戦後,ヨーロッパ風の道路名は中国語に変えられ,国共内戦後は国民党が上海を追い出され,台湾に逃げる。
上海の,激動の20世紀と現代との2葉の写真からは上海の近代史がぎっしり詰まっている。気象信号台(ギュツラフシグナルタワー),「犬と中国人は立ち入るべからず」のエピソードを生んだパブリックガーデン[公共花園](黄浦公園),上海で唯一開設謄写の建物を使用している在上海ロシア連邦総領事館,いまや聖地のひとつとなっている中国共産党第一回全国代表大会開会場所,水田が点在するだけの農地だった浦東など興味がつきない。
気象信号台(ギュツラフシグナルタワー)に名を残すギュツラフ(Karl Gützlaff, 1803.7.8-1851.8.9)は中国伝教会を設立したドイツ人宣教師で,彼による聖書はプロテスタントによる最初の聖書(ヨハネによる福音書およびヨハネ書簡)として,現存最古の日本語訳聖書として知られている(三浦綾子著『海嶺』角川文庫,上[isbn:9784041004326],中[isbn:9784041004333],下[isbn:9784041004319])。香港には「吉土笠街」(Gutzlaff Street)として名を残している。

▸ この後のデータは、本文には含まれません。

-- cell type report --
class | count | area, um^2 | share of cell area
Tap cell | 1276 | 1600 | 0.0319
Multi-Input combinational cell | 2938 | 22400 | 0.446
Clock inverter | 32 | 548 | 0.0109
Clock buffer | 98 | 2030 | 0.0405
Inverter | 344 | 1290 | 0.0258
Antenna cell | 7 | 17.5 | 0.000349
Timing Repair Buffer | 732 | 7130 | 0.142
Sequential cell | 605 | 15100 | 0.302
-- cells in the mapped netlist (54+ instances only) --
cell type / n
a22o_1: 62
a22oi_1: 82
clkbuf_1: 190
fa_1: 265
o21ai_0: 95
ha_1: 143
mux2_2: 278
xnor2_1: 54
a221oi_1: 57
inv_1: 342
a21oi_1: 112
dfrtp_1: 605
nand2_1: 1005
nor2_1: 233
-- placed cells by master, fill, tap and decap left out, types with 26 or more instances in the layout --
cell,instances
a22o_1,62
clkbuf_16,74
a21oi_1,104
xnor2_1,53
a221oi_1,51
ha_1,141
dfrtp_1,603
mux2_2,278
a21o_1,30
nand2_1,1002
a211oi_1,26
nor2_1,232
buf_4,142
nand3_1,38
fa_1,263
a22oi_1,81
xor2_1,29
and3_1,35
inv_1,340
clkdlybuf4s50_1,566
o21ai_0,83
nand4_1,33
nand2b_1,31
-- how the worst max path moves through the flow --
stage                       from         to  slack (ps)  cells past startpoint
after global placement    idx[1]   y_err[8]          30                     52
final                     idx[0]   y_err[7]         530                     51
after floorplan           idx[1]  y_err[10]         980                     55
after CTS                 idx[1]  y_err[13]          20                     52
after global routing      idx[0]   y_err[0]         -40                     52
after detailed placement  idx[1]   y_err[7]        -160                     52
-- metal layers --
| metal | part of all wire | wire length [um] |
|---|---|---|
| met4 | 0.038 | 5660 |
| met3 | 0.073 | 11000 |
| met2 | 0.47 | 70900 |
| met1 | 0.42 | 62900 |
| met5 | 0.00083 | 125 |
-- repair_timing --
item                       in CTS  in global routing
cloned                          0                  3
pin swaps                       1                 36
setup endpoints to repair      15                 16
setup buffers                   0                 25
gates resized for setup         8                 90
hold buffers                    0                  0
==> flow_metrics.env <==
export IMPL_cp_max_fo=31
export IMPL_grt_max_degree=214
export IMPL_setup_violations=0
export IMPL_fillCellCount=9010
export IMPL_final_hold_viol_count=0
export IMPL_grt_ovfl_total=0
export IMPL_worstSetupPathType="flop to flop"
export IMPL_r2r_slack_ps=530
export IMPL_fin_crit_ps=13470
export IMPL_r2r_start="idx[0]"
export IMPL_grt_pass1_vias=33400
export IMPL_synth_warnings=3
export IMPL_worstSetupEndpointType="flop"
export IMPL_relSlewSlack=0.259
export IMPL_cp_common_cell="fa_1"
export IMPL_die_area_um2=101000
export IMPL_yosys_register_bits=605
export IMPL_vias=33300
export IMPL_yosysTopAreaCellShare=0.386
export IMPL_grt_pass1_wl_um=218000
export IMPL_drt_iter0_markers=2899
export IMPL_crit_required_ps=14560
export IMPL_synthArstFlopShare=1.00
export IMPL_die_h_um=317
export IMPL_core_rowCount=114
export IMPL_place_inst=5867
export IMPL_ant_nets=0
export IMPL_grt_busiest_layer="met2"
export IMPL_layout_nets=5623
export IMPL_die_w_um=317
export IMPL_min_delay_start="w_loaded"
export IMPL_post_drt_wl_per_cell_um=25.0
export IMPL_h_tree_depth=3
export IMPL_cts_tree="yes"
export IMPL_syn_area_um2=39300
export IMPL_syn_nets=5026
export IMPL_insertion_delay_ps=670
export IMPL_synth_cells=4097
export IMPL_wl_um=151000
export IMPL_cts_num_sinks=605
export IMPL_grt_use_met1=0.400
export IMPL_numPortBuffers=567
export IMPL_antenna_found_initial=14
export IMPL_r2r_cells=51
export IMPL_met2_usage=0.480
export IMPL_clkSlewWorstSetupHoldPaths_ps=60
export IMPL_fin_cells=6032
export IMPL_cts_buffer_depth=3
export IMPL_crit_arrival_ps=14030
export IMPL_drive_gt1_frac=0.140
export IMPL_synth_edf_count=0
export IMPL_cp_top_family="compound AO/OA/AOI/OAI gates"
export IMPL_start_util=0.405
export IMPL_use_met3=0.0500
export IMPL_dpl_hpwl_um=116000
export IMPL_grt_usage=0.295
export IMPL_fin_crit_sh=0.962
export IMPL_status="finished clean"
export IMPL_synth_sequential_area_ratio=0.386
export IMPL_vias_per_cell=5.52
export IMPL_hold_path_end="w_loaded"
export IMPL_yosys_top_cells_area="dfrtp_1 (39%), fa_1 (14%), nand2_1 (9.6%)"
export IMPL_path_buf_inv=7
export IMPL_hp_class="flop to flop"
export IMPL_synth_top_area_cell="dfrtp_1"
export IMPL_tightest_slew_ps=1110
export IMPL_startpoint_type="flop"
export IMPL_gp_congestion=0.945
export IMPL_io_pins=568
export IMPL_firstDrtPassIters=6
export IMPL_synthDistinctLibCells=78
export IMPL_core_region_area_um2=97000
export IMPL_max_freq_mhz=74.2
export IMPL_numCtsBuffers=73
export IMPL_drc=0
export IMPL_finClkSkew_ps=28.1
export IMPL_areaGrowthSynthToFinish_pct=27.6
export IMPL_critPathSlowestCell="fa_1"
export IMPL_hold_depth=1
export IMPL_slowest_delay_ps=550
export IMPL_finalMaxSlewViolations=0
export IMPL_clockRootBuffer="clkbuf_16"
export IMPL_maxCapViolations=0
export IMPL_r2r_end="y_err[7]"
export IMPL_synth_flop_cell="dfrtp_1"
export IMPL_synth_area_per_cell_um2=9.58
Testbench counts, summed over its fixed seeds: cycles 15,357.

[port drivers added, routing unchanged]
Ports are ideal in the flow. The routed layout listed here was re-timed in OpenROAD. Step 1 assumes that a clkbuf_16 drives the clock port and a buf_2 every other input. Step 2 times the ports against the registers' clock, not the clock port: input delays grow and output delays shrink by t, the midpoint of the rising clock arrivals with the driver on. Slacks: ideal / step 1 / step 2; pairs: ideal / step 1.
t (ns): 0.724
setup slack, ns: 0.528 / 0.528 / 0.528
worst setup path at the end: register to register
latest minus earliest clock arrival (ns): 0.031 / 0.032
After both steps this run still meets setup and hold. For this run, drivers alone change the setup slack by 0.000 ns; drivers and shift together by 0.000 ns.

また,服部之総著『黒船前後』(大畑書店版,1933年)で紙数を割いてギュツラフを論じている(引用は国立国会図書館NDL DIGITAL COLLECTIONS『黒船前後』[info:ndljp/pid/1209682]より)。「ギュツラフ師ついでに書くと,この坊さんはちょっと興味のもてる人物だ」(104ページ)とはじめ,マルクスの引用をしている。その箇所は,「ギュツラフ氏は20年目に文明人の欧州に帰って,社会主義の話を聞き,抑々それはいかなるものであるかを問い質した。そして,説明を聞き終わったとき,驚いてかう叫んだ。『では,私は,この危険きわまる教義から,いったい何処へ行ったら逃れられるといふのか! この教義こそ,既に以前から支那の衆偶が口にしていたものなのだ』と」(107-108ページ)。
こうしたエピソードをもつ高さ36.8メートル気象信号台は,1956年に操業を停止した。「この時点ですでに外灘では有名なランドマークになっていたため,取り壊しを免れた。マルクスがギュツラフに注目していたことも,取り壊されずに済んだ一因かもしれない」(15ページ)。洪水対策で元の場所から移され(1993年),改修(1999年)を経て,外灘の歴史を展示した博物館とカフェになっている。タワーの背景には浦東の超高層ビルが見える。